In early May of 1929, reviewers addressed the quality of John Gilbert’s final silent film, “Desert Nights.” “No Dialogue,” screamed a headline beneath the film’s title, and the opening words of the review state clearly that without the benefit of dialogue, “Desert Nights” leans heavily on its star and cast. Technology had already rendered a death blow to Gilbert’s career, and the film was not accepted on its own terms even though it is actually quite an entertaining story with great performances by the three leads. Gilbert’s charisma is evident throughout the film. I particularly liked the scenes where Gilbert’s character is having fun tormenting the two thieves by constantly reminding them that death is near. Ernest Torrence is perfect as the villain with a touch of humor. Mary Nolan looks beautiful and does display great chemistry with Gilbert. The two of them heat up the screen early on in a simple dinner scene where the two begin to know each other. The hot sexuality throughout the film between Gilbert and Nolan offers some nice tension. As a matter of fact, “Desert Nights” is pretty much Pre-Code risqué with its sweat, torn clothes, unbuttoned blouses and semi-nudity. One of my favorite scenes is when Gilbert is tied up and being threatened by Torrence. What is interesting about it is that Gilbert plays his game with equal viciousness and deceit. A gritty, action drama, “Desert Nights” is worth watching just for John Gilbert’s top notch performance.

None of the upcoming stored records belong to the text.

==> src/hw/ais_top.v <==
`include "ais_regs.vh"

module ais_top (
  // Clock, reset, enable
  input  wire       clk,
  input  wire       rst,
  input  wire       ce,
  // Special-function-register bus
  input  wire [3:0] sfr_page,
  input  wire [7:0] sfr_addr,
  input  wire       sfr_wr,
  input  wire [7:0] sfr_wdata,
  input  wire       sfr_rd,
  output reg  [7:0] sfr_rdata,
  // Factory pins
  input  wire [9:0] trim_pin,
  input  wire       large_pkg_pin,
  // Analog mux selection
  output reg  [4:0] positive_input_code,
  output wire [7:0] sel_port0,
  output wire [7:0] sel_port1,
  output wire [6:0] sel_port2,
  output wire       sel_temp,
  output wire       sel_vbat,
  output wire       sel_vreg,
  output wire       sel_vdd,
  output wire       sel_gnd,
  output wire       sel_none,
  // Reference control and sensor
  output wire       temp_sensor_enable,
  output wire       ref_ground_pin,
  output wire [1:0] ref_select,
  output wire       ref_precision_en,
  output reg        temp_sample_ok,
  output wire       trim_loaded
);

  // ***************************************************************
  // Declarations
  // ***************************************************************
  reg  [4:0]                  code_nxt;
  reg  [7:0]                  refctl_r;
  reg  [7:0]                  refctl_nxt;
  reg  [`AIS_NUM_CODES-1:0]   onehot_r;
  wire [`AIS_NUM_CODES-1:0]   onehot_nxt;
  reg  [7:0]                  rdata_nxt;
  wire [9:0]                  temp_offset_value;
  wire                        large_pkg;
  wire                        hit_chsel;
  wire                        hit_refctl;
  wire                        hit_ofs_high;
  wire                        hit_ofs_low;
  reg                         none_r;

  // ***************************************************************
  // Factory offset and package strap
  // ***************************************************************
  // Fuses and strap pass three flops in there before anything here reads them
  ais_trim_hold ais_trim_hold_inst (
    .clk           (clk),
    .rst           (rst),
    .ce            (ce),
    .trim_pin      (trim_pin),
    .large_pkg_pin (large_pkg_pin),
    .trim_r        (temp_offset_value),
    .large_r       (large_pkg),
    .loaded_r      (trim_loaded)
  );

  // ***************************************************************
  // Address decode
  // ***************************************************************
  // Page and address both take part so trim bytes do not alias page 0
  // Both writable registers sit on the main page; the trim page is read-only
  assign hit_chsel     = (sfr_page == `AIS_PAGE_MAIN) && (sfr_addr == `AIS_ADDR_CHSEL);
  assign hit_refctl    = (sfr_page == `AIS_PAGE_MAIN) && (sfr_addr == `AIS_ADDR_REFCTL);
  assign hit_ofs_high  = (sfr_page == `AIS_PAGE_TRIM) && (sfr_addr == `AIS_ADDR_OFS_HIGH);
  assign hit_ofs_low   = (sfr_page == `AIS_PAGE_TRIM) && (sfr_addr == `AIS_ADDR_OFS_LOW);

  // ***************************************************************
  // Register write path
  // ***************************************************************
  // Trim bytes have no write path at all, so writes there fall away
  // Ground-before-sensor ordering is left to software; any code is taken
  always @* begin
    code_nxt   = positive_input_code;
    refctl_nxt = refctl_r;
    if (sfr_wr && hit_chsel) begin
      code_nxt = sfr_wdata[`AIS_CHSEL_CODE];
    end
    if (sfr_wr && hit_refctl) begin
      refctl_nxt = sfr_wdata & `AIS_REFCTL_MASK;
    end
  end

  // Channel and reference control storage
  always @(posedge clk) begin
    if (rst) begin
      positive_input_code <= `AIS_CHSEL_RST;
      refctl_r            <= `AIS_REFCTL_RST;
    end else if (ce) begin
      positive_input_code <= code_nxt;
      refctl_r            <= refctl_nxt;
    end
  end

  // ***************************************************************
  // Reference control outputs
  // ***************************************************************
  // Each field drives its pin straight from the register flops
  assign temp_sensor_enable = refctl_r[`AIS_REFCTL_TSEN];
  assign ref_ground_pin     = refctl_r[`AIS_REFCTL_GND];
  assign ref_select         = refctl_r[`AIS_REFCTL_SEL];
  assign ref_precision_en   = refctl_r[`AIS_REFCTL_OE];

  // ***************************************************************
  // Channel decode, one flop per code
  // ***************************************************************
  // Decoded from the next code so the mux follows a write in one cycle
  genvar gi;
  generate
    for (gi = 0; gi < `AIS_NUM_CODES; gi = gi + 1) begin : g_code
      localparam [31:0] IDX_W = gi;
      localparam [4:0]  IDX   = IDX_W[4:0];
      localparam       BIG = (IDX == `AIS_CODE_P1_7) ||
                             ((IDX >= `AIS_CODE_P2_FIRST) && (IDX <= `AIS_CODE_P2_LAST));
      localparam       RSV = (IDX >= `AIS_CODE_RSV_FIRST) && (IDX <= `AIS_CODE_RSV_LAST);
      // Small packages lack the upper pins; reserved codes switch nothing
      assign onehot_nxt[gi] = (code_nxt == IDX) && !RSV &&
                              (large_pkg || !BIG);
    end
  endgenerate

  // ***************************************************************
  // Registered selection lines
  // ***************************************************************
  // Reset lands on ground like the code register, so the input does not float out of reset
  always @(posedge clk) begin
    if (rst) begin
      onehot_r <= `AIS_ONEHOT_RST;
      none_r   <= 1'b0;
    end else if (ce) begin
      onehot_r <= onehot_nxt;
      none_r   <= ~|onehot_nxt;
    end
  end

  // ***************************************************************
  // Selection outputs
  // ***************************************************************
  // Straight from flops so the analog switches see no decode glitches
  assign sel_port0 = onehot_r[`AIS_SEL_P0_BITS];
  assign sel_port1 = onehot_r[`AIS_SEL_P1_BITS];
  assign sel_port2 = onehot_r[`AIS_SEL_P2_BITS];
  assign sel_temp  = onehot_r[`AIS_CODE_TEMP];
  assign sel_vbat  = onehot_r[`AIS_CODE_VBAT];
  assign sel_vreg  = onehot_r[`AIS_CODE_VREG];
  assign sel_vdd   = onehot_r[`AIS_CODE_VDD];
  assign sel_gnd   = onehot_r[`AIS_CODE_GND];
  // Nothing selected: reserved code, or a large-only pin on a small package
  assign sel_none  = none_r;

  // ***************************************************************
  // Temperature sample qualifier
  // ***************************************************************
  // A conversion on the sensor only means something while it is powered
  // Built from next values so the flag moves together with sel_temp
  always @(posedge clk) begin
    if (rst) begin
      temp_sample_ok <= 1'b0;
    end else if (ce) begin
      temp_sample_ok <= onehot_nxt[`AIS_CODE_TEMP] &
                        refctl_nxt[`AIS_REFCTL_TSEN];
    end
  end

  // ***************************************************************
  // Register read path
  // ***************************************************************
  // Unmapped addresses read zero; data is held until the next read
  // A read sharing a cycle with a write returns the old value
  always @* begin
    rdata_nxt = sfr_rdata;
    if (sfr_rd) begin
      if (hit_chsel) begin
        rdata_nxt = {`AIS_CHSEL_PAD, positive_input_code};
      end else if (hit_refctl) begin
        rdata_nxt = refctl_r;
      end else if (hit_ofs_high) begin
        rdata_nxt = temp_offset_value[`AIS_OFS_HIGH_BITS];
      end else if (hit_ofs_low) begin
        rdata_nxt = {temp_offset_value[`AIS_OFS_LOW_BITS], `AIS_OFS_LOW_PAD};
      end else begin
        rdata_nxt = `AIS_RDATA_RST;
      end
    end
  end

  // ***************************************************************
  // Read data register
  // ***************************************************************
  // Held between reads so software may pick the byte up late
  always @(posedge clk) begin
    if (rst) begin
      sfr_rdata <= `AIS_RDATA_RST;
    end else if (ce) begin
      sfr_rdata <= rdata_nxt;
    end
  end

endmodule // ais_top
[src/rtl/cpsr_regs.sv]
// Purpose: stack pointer, data pointer pair and program status word
// Assumes: datapath requests are single-cycle pulses on clk_i
// Notes: datapath updates win over a bus write in the same cycle
//
// Summary of operation
// - push or call: increment pointer, then write
// - stack pointer resets to 07H
// - low and high bytes form 16-bit pointer
// - add/subtract carry from msb carry or borrow
// - multiply and divide clear carry
// - decimal adjust sets carry above 99
// - compare-jump carry when first less than second
// - half carry from bit 3 carry or borrow
// - status bit 5 is free software flag
// - status bits 4:3 select register bank
// - add overflow from bit 6/7 carry mismatch
// - multiply overflow when product above 255
// - parity bit shows accumulator odd parity
`timescale 1ns/1ps
`default_nettype none
module cpsr_regs
  import cpsr_pkg::*;
(
  // clock and reset
  input wire logic clk_i,
  input wire logic rst_i,
  // classic wishbone slave
  input wire logic wb_cyc_i,
  input wire logic wb_stb_i,
  input wire logic wb_we_i,
  input wire logic [3:0] wb_sel_i,
  input wire logic [CPSR_ADDR_W-1:0] wb_adr_i,
  input wire logic [31:0] wb_dat_i,
  output logic [31:0] wb_dat_o,
  output logic wb_ack_o,
  // stack operations
  input wire logic push_i,
  input wire logic pop_i,
  input wire logic [7:0] push_data_i,
  output logic stack_wr_o,
  output logic [7:0] stack_wr_addr_o,
  output logic [7:0] stack_wr_data_o,
  output logic [7:0] pop_addr_o,
  // data pointer
  input wire logic data_pointer_pair_load_i,
  input wire logic [15:0] data_pointer_pair_load_val_i,
  input wire logic data_pointer_pair_inc_i,
  output logic [15:0] data_pointer_pair_o,
  // flag operations
  input wire cpsr_op_t flag_op_i,
  input wire logic [7:0] opa_i,
  input wire logic [7:0] opb_i,
  input wire logic [15:0] product_i,
  input wire logic divisor_zero_i,
  input wire logic carry_set_i,
  input wire logic [7:0] accumulator_i,
  // working register addressing
  input wire logic [2:0] work_reg_i,
  output logic [7:0] work_reg_addr_o,
  output logic [1:0] bank_select_o,
  output logic [7:0] program_status_word_o
);
  // ****************************************
  // state
  // ****************************************
  typedef struct packed {
    logic [7:0] stack_top_pointer;
    logic [7:0] data_pointer_low;
    logic [7:0] data_pointer_high;
    logic carry_flag;
    logic half_carry_flag;
    logic user_flag_zero;
    logic bank_select_high;
    logic bank_select_low;
    logic signed_wrap_flag;
    logic user_flag_one;
    logic stack_wr;
    logic [7:0] stack_wr_addr;
    logic [7:0] stack_wr_data;
    logic [31:0] rdata;
  } cpsr_state_t;

  cpsr_state_t st_r;
  cpsr_state_t st_nxt;

  logic bus_wr;
  logic bus_rd;
  logic fu_update;
  cpsr_flags_t fu_flags;
  logic [7:0] idx;
  logic [7:0] psw_now;
  logic [15:0] data_pointer_pair_next;
  logic [7:0] wdat;
  logic parity;

  function automatic logic [7:0] bank_addr(input logic [1:0] bank, input logic [2:0] r);
    bank_addr = {3'b000, bank, r};
  endfunction

  // ****************************************
  // bus handshake
  // ****************************************
  cpsr_wb_slave u_wbs (
    .clk_i(clk_i),
    .rst_i(rst_i),
    .cyc_i(wb_cyc_i),
    .stb_i(wb_stb_i),
    .we_i(wb_we_i),
    .sel0_i(wb_sel_i[0]),
    .wr_o(bus_wr),
    .rd_o(bus_rd),
    .ack_o(wb_ack_o)
  );

  // ****************************************
  // flag arithmetic
  // ****************************************
  cpsr_flag_unit u_flags (
    .op_i(flag_op_i),
    .opa_i(opa_i),
    .opb_i(opb_i),
    .carry_in_i((flag_op_i == CPSR_OP_SET_CARRY) ? carry_set_i : st_r.carry_flag),
    .half_in_i(st_r.half_carry_flag),
    .wrap_in_i(st_r.signed_wrap_flag),
    .product_i(product_i),
    .divisor_zero_i(divisor_zero_i),
    .update_o(fu_update),
    .flags_o(fu_flags)
  );

  assign parity = ^accumulator_i;
  assign idx = wb_adr_i[CPSR_ADDR_W-1:2];
  assign wdat = wb_dat_i[7:0];
  assign psw_now = {st_r.carry_flag, st_r.half_carry_flag, st_r.user_flag_zero, st_r.bank_select_high,
                    st_r.bank_select_low, st_r.signed_wrap_flag, st_r.user_flag_one, parity};
  assign data_pointer_pair_next = {st_r.data_pointer_high, st_r.data_pointer_low} + 16'h0001;

  // ****************************************
  // next state
  // ****************************************
  always_comb begin
    st_nxt = st_r;
    st_nxt.stack_wr = 1'b0;
    if (bus_wr) begin
      case (idx)
        CPSR_IDX_STACK_TOP_POINTER: begin
          st_nxt.stack_top_pointer = wdat;
        end
        CPSR_IDX_DATA_POINTER_LOW: begin
          st_nxt.data_pointer_low = wdat;
        end
        CPSR_IDX_DATA_POINTER_HIGH: begin
          st_nxt.data_pointer_high = wdat;
        end
        CPSR_IDX_PROGRAM_STATUS_WORD: begin
          // parity is read-only, bit 0 of the write is dropped
          st_nxt.carry_flag = wdat[CPSR_BIT_CARRY];
          st_nxt.half_carry_flag = wdat[CPSR_BIT_HALF_CARRY];
          st_nxt.user_flag_zero = wdat[CPSR_BIT_USER_ZERO];
          st_nxt.bank_select_high = wdat[CPSR_BIT_BANK_HIGH];
          st_nxt.bank_select_low = wdat[CPSR_BIT_BANK_LOW];
          st_nxt.signed_wrap_flag = wdat[CPSR_BIT_SIGNED_WRAP];
          st_nxt.user_flag_one = wdat[CPSR_BIT_USER_ONE];
        end
        default: begin
        end
      endcase
    end
    if (push_i) begin
      st_nxt.stack_top_pointer = st_r.stack_top_pointer + 8'h01;
      st_nxt.stack_wr = 1'b1;
      st_nxt.stack_wr_addr = st_r.stack_top_pointer + 8'h01;
      st_nxt.stack_wr_data = push_data_i;
    end else if (pop_i) begin
      st_nxt.stack_top_pointer = st_r.stack_top_pointer - 8'h01;
    end
    if (data_pointer_pair_load_i) begin
      {st_nxt.data_pointer_high, st_nxt.data_pointer_low} = data_pointer_pair_load_val_i;
    end else if (data_pointer_pair_inc_i) begin
      {st_nxt.data_pointer_high, st_nxt.data_pointer_low} = data_pointer_pair_next;
    end
    if (fu_update) begin
      st_nxt.carry_flag = fu_flags.carry;
      st_nxt.half_carry_flag = fu_flags.half_carry;
      st_nxt.signed_wrap_flag = fu_flags.signed_wrap;
    end
    st_nxt.rdata = 32'h0000_0000;
    if (bus_rd) begin
      case (idx)
        CPSR_IDX_STACK_TOP_POINTER: begin
          st_nxt.rdata = {24'h00_0000, st_r.stack_top_pointer};
        end
        CPSR_IDX_DATA_POINTER_LOW: begin
          st_nxt.rdata = {24'h00_0000, st_r.data_pointer_low};
        end
        CPSR_IDX_DATA_POINTER_HIGH: begin
          st_nxt.rdata = {24'h00_0000, st_r.data_pointer_high};
        end
        CPSR_IDX_PROGRAM_STATUS_WORD: begin
          st_nxt.rdata = {24'h00_0000, psw_now};
        end
        default: begin
        end
      endcase
    end
  end

  always_ff @(posedge clk_i) begin
    if (rst_i) begin
      st_r <= '0;
      st_r.stack_top_pointer <= CPSR_RST_STACK_TOP_POINTER;
      st_r.data_pointer_low <= CPSR_RST_DATA_POINTER_LOW;
      st_r.data_pointer_high <= CPSR_RST_DATA_POINTER_HIGH;
      {st_r.carry_flag, st_r.half_carry_flag, st_r.user_flag_zero, st_r.bank_select_high,
       st_r.bank_select_low, st_r.signed_wrap_flag, st_r.user_flag_one} <= CPSR_RST_PROGRAM_STATUS_WORD[7:1];
    end else begin
      st_r <= st_nxt;
    end
  end

  // ****************************************
  // outputs
  // ****************************************
  assign wb_dat_o = st_r.rdata;
  assign stack_wr_o = st_r.stack_wr;
  assign stack_wr_addr_o = st_r.stack_wr_addr;
  assign stack_wr_data_o = st_r.stack_wr_data;
  assign pop_addr_o = st_r.stack_top_pointer;
  assign data_pointer_pair_o = {st_r.data_pointer_high, st_r.data_pointer_low};
  assign bank_select_o = {st_r.bank_select_high, st_r.bank_select_low};
  assign work_reg_addr_o = bank_addr(bank_select_o, work_reg_i);
  assign program_status_word_o = psw_now;
endmodule // cpsr_regs
`default_nettype wire

[src/rtl/cpsr_flag_unit.sv]
// Purpose: arithmetic flag results for one datapath operation
// Assumes: operands are the values before the operation
// Notes: purely combinational
`timescale 1ns/1ps
`default_nettype none
module cpsr_flag_unit
  import cpsr_pkg::*;
(
  // operation
  input wire cpsr_op_t op_i,
  input wire logic [7:0] opa_i,
  input wire logic [7:0] opb_i,
  input wire logic carry_in_i,
  input wire logic half_in_i,
  input wire logic wrap_in_i,
  input wire logic [15:0] product_i,
  input wire logic divisor_zero_i,
  // results
  output logic update_o,
  output var cpsr_flags_t flags_o
);
  logic [8:0] sum9;
  logic [4:0] sum5;
  logic [7:0] sum7;
  logic [8:0] dif9;
  logic [4:0] dif5;
  logic [7:0] dif7;
  logic cin;
  logic [8:0] da_adj;

  always_comb begin
    cin = (op_i == CPSR_OP_ADDC) ? carry_in_i : 1'b0;
    sum9 = {1'b0, opa_i} + {1'b0, opb_i} + {8'h00, cin};
    sum5 = {1'b0, opa_i[3:0]} + {1'b0, opb_i[3:0]} + {4'h0, cin};
    sum7 = {1'b0, opa_i[6:0]} + {1'b0, opb_i[6:0]} + {7'h00, cin};
    dif9 = {1'b0, opa_i} - {1'b0, opb_i} - {8'h00, carry_in_i};
    dif5 = {1'b0, opa_i[3:0]} - {1'b0, opb_i[3:0]} - {4'h0, carry_in_i};
    dif7 = {1'b0, opa_i[6:0]} - {1'b0, opb_i[6:0]} - {7'h00, carry_in_i};
    da_adj = {1'b0, opa_i};
    if (half_in_i || (opa_i[3:0] > 4'h9)) begin
      da_adj = da_adj + 9'h006;
    end
    update_o = 1'b1;
    flags_o = '{carry: carry_in_i, half_carry: half_in_i, signed_wrap: wrap_in_i};
    case (op_i)
      CPSR_OP_ADD, CPSR_OP_ADDC: begin
        flags_o.carry = sum9[8];
        flags_o.half_carry = sum5[4];
        flags_o.signed_wrap = sum9[8] ^ sum7[7];
      end
      CPSR_OP_SUBB: begin
        flags_o.carry = dif9[8];
        flags_o.half_carry = dif5[4];
        flags_o.signed_wrap = dif9[8] ^ dif7[7];
      end
      CPSR_OP_MUL: begin
        flags_o.carry = 1'b0;
        flags_o.signed_wrap = product_i > CPSR_BYTE_MAX;
      end
      CPSR_OP_DIV: begin
        flags_o.carry = 1'b0;
        flags_o.signed_wrap = divisor_zero_i;
      end
      CPSR_OP_DA: begin
        // carry only ever sets here, a carry from the add is kept
        flags_o.carry = carry_in_i || da_adj[8] || (da_adj[7:0] > CPSR_BCD_LIMIT);
      end
      CPSR_OP_CJNE: begin
        flags_o.carry = opa_i < opb_i;
      end
      CPSR_OP_SET_CARRY: begin
        flags_o.carry = carry_in_i;
      end
      default: begin
        update_o = 1'b0;
      end
    endcase
  end
endmodule // cpsr_flag_unit
`default_nettype wire

[src/rtl/cpsr_wb_slave.sv]
// Purpose: classic Wishbone handshake for the register block
// Assumes: single cycle requests, master holds until ack
// Notes: ack one cycle after the strobe, dropped the next cycle
`timescale 1ns/1ps
`default_nettype none
module cpsr_wb_slave
  import cpsr_pkg::*;
(
  // clock and reset
  input wire logic clk_i,
  input wire logic rst_i,
  // bus side
  input wire logic cyc_i,
  input wire logic stb_i,
  input wire logic we_i,
  input wire logic sel0_i,
  // access strobes
  output logic wr_o,
  output logic rd_o,
  output logic ack_o
);
  typedef struct packed {
    logic ack;
  } cpsr_wbs_state_t;

  cpsr_wbs_state_t st_r;
  cpsr_wbs_state_t st_nxt;

  always_comb begin
    st_nxt = st_r;
    st_nxt.ack = cyc_i && stb_i && !st_r.ack;
  end

  always_ff @(posedge clk_i) begin
    if (rst_i) begin
      st_r <= '0;
    end else begin
      st_r <= st_nxt;
    end
  end

  // write takes effect on the edge that the master samples ack
  assign wr_o = st_r.ack && cyc_i && stb_i && we_i && sel0_i;
  assign rd_o = cyc_i && stb_i && !we_i && !st_r.ack;
  assign ack_o = st_r.ack;
endmodule // cpsr_wb_slave
`default_nettype wire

Once one of the most popular stars of the 1920’s, John Gilbert carries the dubious distinction of being the official poster boy for the “ruined by sound” movie star. Gilbert has been written about disparagingly in the modern era by critics who find him too excessive in his emoting. There is no doubt that he acts in the silent tradition, but one has to consider him in the context of his times. Gilbert was best at conveying emotion directly through physical behavior and action. Sound was a different world and it called for changes in acting. Gilbert’s sound debut seemed to go well enough. However, his first two features, “His Glorious Night” (1929) and “Redemption” (1930), were dated in content and received poor reviews. It is clear that Gilbert was being given the kind of material he handled so well in the silent years, but that the new technology had made it seemed old-fashioned. What really happened to Gilbert’s career is still unclear. Various reasons for his drop from the very top in 1927 to his death in 1936 have been put forth over the years. There is the “victim of sound” theory by which his voice does not suit his image or did not record well with the initial crude equipment. There is his bad luck at having his first two releases fail at the box office. There is also his unpleasant relationship with the powerful head of MGM, Louis B. Mayer, who is alleged to have sabotaged him, preventing him from obtaining suitable sound roles and assigning him to several low-budget projects. Finally, there is Gilbert’s own personality. He was often rumored to be temperamental and difficult to work with, and he was said to be insecure and addicted to alcohol. Out of all these theories, I think it was partly Mayer’s fault for assigning Gilbert to several low-budget projects and the advent of sound films, but not because he had a bad voice. Sound killed him because it diminished his ability to convey a man in love with fire and passion. Gilbert’s “great lover” acting style through his face and eyes seemed outdated in sound films. He had to relearn and to adjust his silent film persona, but the public didn’t give him the time in which to do it. Ironically, Gilbert’s films like “The Big Parade” (1925), “The Merry Widow” (1925) and “Flesh and the Devil” (1926) are the most revived and best known of all silent films together with the great comedies, some of Lon Chaney’s work, and the major Griffith films.
It is interesting to note that Mary Nolan became a star showgirl in the Ziegfeld Follies. It was there where she became involved with a married Ziegfeld comedian, Frank Tinney, stirring up a major sex scandal. Forced to flee to Germany to avoid the negative attention, she made six films there over the next two years for a number of production companies billed as Imogene Robertson, her birth name. Early in 1928, Mary signed a long-term contract with Universal, where she made seven films through 1930, along with another five on loan-out. In 1932, at the age of twenty-seven, Mary Nolan’s career was over. She was also addicted to morphine. By the late 1930’s, her looks were gone. When she died on November 12, 1948, at the age of forty-two, of liver disease, she weighed only seventy pounds.